| ACTIVITY |
In the listing below, locate the line containing "# Every tool's" and the line containing "run 2 against". Output both of them and every line between, exactly as written, and nothing more.

| DATA SHOWN |
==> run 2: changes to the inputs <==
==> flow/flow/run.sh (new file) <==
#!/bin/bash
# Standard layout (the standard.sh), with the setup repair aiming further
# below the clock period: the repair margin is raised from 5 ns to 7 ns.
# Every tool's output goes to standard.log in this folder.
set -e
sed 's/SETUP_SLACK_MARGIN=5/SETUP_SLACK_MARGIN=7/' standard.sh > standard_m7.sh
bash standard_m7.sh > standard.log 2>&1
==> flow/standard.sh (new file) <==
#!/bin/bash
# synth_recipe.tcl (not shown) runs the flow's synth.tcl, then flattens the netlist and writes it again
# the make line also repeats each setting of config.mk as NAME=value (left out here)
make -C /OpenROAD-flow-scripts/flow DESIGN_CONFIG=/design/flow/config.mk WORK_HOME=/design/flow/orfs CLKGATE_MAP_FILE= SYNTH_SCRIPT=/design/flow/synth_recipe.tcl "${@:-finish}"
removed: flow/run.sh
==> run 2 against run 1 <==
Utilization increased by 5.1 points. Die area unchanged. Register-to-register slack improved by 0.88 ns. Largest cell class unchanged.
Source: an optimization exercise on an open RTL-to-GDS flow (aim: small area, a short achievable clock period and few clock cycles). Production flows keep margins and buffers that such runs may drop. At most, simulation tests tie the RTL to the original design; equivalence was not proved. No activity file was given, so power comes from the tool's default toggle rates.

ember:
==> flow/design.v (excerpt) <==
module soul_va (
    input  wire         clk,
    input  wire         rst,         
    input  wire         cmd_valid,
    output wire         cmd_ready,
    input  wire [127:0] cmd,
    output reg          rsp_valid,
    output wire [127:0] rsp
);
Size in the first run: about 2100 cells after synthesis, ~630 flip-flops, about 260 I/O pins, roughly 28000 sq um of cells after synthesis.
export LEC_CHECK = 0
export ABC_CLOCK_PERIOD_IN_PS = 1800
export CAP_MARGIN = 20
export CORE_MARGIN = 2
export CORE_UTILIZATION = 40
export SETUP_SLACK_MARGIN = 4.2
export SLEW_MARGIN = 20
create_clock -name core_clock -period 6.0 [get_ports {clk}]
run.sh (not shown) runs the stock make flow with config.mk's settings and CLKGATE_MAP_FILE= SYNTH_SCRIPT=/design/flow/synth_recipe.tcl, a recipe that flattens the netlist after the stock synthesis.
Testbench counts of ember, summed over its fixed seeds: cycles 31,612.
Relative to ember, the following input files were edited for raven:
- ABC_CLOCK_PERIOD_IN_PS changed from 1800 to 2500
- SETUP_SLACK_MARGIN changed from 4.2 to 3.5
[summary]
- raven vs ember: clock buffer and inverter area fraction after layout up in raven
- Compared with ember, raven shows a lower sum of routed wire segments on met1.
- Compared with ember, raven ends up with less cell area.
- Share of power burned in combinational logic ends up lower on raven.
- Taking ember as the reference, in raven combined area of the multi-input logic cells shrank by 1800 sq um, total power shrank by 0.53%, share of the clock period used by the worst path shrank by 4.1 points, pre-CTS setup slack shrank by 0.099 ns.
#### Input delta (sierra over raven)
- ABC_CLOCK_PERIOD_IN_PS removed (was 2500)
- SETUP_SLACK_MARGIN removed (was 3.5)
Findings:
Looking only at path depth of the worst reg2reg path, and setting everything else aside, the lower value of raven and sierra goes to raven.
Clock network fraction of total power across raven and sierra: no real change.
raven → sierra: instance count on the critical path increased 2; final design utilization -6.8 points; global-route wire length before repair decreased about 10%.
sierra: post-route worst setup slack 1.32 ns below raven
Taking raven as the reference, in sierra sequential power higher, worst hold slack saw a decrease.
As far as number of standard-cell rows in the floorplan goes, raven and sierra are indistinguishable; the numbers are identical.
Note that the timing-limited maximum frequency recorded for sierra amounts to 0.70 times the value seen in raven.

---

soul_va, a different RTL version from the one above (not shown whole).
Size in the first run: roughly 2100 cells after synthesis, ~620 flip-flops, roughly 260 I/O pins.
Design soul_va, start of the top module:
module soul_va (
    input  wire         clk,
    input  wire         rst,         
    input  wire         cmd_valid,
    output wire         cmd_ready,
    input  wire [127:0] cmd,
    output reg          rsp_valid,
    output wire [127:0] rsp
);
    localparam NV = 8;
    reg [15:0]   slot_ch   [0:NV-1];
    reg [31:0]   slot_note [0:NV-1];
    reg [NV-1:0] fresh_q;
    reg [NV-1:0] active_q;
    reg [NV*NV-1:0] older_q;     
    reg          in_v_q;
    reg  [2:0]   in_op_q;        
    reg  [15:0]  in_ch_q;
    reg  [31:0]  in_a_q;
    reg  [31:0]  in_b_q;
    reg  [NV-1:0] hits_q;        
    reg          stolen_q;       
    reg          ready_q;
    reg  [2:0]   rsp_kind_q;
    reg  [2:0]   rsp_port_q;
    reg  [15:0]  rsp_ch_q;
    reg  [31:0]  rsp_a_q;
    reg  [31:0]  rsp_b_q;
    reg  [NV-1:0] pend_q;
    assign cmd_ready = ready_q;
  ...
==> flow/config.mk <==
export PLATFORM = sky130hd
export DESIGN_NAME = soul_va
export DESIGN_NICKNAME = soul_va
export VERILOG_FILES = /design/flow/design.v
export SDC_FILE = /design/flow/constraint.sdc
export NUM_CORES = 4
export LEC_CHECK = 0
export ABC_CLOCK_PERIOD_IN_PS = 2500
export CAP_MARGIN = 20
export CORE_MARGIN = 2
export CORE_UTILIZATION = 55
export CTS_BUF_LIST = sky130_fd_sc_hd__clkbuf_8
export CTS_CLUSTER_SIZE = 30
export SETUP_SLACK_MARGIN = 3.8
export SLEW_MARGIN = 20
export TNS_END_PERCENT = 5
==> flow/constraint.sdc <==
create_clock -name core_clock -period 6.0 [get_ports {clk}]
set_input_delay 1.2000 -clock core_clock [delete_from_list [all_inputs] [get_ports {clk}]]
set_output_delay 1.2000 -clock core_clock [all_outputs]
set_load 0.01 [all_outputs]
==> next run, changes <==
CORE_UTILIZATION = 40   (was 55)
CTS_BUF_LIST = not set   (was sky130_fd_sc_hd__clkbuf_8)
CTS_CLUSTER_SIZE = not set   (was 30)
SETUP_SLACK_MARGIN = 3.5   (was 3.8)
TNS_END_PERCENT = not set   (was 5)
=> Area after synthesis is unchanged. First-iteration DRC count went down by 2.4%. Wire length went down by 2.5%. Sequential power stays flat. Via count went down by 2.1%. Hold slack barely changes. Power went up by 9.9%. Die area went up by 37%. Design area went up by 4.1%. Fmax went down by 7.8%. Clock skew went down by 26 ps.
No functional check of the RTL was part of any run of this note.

| SOLUTION TO THE EXERCISE |
# Every tool's output goes to standard.log in this folder.
set -e
sed 's/SETUP_SLACK_MARGIN=5/SETUP_SLACK_MARGIN=7/' standard.sh > standard_m7.sh
bash standard_m7.sh > standard.log 2>&1
==> flow/standard.sh (new file) <==
#!/bin/bash
# synth_recipe.tcl (not shown) runs the flow's synth.tcl, then flattens the netlist and writes it again
# the make line also repeats each setting of config.mk as NAME=value (left out here)
make -C /OpenROAD-flow-scripts/flow DESIGN_CONFIG=/design/flow/config.mk WORK_HOME=/design/flow/orfs CLKGATE_MAP_FILE= SYNTH_SCRIPT=/design/flow/synth_recipe.tcl "${@:-finish}"
removed: flow/run.sh
==> run 2 against run 1 <==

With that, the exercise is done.